WORK INSTRUCTIONS = Produce word for word the lines of the data below running from the one that has "Sequential cell,211,5281" to the one that has "hold / removal: s_axi_aresetn", inclusive, and no others.

SOURCE MATERIAL =
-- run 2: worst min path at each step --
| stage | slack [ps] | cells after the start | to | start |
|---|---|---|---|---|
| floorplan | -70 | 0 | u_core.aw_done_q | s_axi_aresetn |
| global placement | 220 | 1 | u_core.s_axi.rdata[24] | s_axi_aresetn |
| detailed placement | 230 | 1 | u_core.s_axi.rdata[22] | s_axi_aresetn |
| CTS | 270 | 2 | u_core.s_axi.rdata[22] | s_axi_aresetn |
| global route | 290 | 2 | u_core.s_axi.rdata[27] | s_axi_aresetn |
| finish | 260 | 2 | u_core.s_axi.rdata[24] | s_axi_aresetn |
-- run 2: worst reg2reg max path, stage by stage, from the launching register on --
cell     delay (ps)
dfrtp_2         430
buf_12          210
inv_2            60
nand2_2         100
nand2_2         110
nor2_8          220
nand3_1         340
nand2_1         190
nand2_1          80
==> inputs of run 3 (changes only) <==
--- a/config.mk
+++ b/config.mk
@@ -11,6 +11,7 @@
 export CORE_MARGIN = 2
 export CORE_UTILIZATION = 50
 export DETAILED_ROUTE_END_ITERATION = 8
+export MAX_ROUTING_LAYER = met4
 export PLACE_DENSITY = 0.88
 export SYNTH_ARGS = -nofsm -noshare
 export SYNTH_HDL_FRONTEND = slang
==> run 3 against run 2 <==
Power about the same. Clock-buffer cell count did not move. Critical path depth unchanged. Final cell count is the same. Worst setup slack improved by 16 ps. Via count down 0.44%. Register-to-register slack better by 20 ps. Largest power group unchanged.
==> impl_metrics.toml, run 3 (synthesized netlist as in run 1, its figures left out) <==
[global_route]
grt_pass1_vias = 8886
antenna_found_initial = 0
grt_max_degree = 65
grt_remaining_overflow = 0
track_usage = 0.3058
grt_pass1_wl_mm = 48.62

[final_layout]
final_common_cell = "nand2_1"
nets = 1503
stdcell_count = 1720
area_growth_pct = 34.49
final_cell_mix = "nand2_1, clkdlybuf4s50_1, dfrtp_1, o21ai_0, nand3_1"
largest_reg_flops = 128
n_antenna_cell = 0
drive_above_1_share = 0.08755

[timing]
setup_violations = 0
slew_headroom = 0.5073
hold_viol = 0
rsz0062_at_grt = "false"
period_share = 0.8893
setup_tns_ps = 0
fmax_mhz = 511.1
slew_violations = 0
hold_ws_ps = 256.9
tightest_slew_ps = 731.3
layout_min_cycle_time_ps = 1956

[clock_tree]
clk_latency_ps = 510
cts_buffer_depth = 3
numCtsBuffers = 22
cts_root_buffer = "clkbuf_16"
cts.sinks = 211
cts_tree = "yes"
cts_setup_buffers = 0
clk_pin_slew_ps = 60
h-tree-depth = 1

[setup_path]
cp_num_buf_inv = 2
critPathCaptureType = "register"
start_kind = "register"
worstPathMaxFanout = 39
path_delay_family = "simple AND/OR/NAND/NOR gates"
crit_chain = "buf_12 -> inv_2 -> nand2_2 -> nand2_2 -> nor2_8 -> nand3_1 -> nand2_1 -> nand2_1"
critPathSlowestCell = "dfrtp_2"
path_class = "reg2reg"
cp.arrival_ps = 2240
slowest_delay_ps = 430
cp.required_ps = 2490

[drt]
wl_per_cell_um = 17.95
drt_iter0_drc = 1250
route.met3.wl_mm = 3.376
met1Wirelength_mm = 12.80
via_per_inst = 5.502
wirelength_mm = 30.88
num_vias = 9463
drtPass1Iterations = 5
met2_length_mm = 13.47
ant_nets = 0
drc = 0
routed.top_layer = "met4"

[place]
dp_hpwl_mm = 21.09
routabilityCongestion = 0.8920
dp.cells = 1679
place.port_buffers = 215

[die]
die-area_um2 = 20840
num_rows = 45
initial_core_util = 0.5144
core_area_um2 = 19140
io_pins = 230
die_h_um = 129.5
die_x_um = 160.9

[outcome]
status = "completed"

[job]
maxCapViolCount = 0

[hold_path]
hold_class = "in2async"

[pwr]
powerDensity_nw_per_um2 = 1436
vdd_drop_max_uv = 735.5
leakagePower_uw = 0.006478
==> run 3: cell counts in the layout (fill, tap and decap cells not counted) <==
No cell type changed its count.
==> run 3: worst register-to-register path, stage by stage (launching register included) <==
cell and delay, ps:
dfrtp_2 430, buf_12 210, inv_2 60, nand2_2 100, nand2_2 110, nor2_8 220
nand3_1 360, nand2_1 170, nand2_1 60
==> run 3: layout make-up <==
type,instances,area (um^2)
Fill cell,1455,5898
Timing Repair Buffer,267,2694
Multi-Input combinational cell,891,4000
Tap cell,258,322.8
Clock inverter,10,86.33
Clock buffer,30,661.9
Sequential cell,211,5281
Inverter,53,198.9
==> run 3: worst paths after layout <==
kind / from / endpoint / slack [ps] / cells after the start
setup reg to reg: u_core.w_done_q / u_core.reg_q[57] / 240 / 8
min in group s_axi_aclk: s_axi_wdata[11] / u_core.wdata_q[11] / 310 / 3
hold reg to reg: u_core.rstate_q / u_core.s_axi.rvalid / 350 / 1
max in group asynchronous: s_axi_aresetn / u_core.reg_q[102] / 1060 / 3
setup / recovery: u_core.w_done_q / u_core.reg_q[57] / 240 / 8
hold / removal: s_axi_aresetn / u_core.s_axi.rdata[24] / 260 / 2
* * *
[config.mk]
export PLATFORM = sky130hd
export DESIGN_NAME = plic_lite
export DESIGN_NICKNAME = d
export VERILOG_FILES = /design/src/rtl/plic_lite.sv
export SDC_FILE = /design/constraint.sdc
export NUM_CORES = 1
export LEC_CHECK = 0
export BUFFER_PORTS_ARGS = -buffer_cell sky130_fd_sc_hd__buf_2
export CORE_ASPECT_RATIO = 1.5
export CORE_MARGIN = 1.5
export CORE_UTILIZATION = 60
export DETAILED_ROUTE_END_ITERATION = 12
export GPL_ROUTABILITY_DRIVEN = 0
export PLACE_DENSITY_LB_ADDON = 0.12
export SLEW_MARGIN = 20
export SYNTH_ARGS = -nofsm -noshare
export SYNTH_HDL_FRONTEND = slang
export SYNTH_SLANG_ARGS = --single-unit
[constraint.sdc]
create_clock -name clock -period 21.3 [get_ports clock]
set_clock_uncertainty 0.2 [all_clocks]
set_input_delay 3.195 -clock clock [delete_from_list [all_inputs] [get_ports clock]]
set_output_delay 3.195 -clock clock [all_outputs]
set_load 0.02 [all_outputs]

ANSWER AREA =
Sequential cell,211,5281
Inverter,53,198.9
==> run 3: worst paths after layout <==
kind / from / endpoint / slack [ps] / cells after the start
setup reg to reg: u_core.w_done_q / u_core.reg_q[57] / 240 / 8
min in group s_axi_aclk: s_axi_wdata[11] / u_core.wdata_q[11] / 310 / 3
hold reg to reg: u_core.rstate_q / u_core.s_axi.rvalid / 350 / 1
max in group asynchronous: s_axi_aresetn / u_core.reg_q[102] / 1060 / 3
setup / recovery: u_core.w_done_q / u_core.reg_q[57] / 240 / 8
hold / removal: s_axi_aresetn / u_core.s_axi.rdata[24] / 260 / 2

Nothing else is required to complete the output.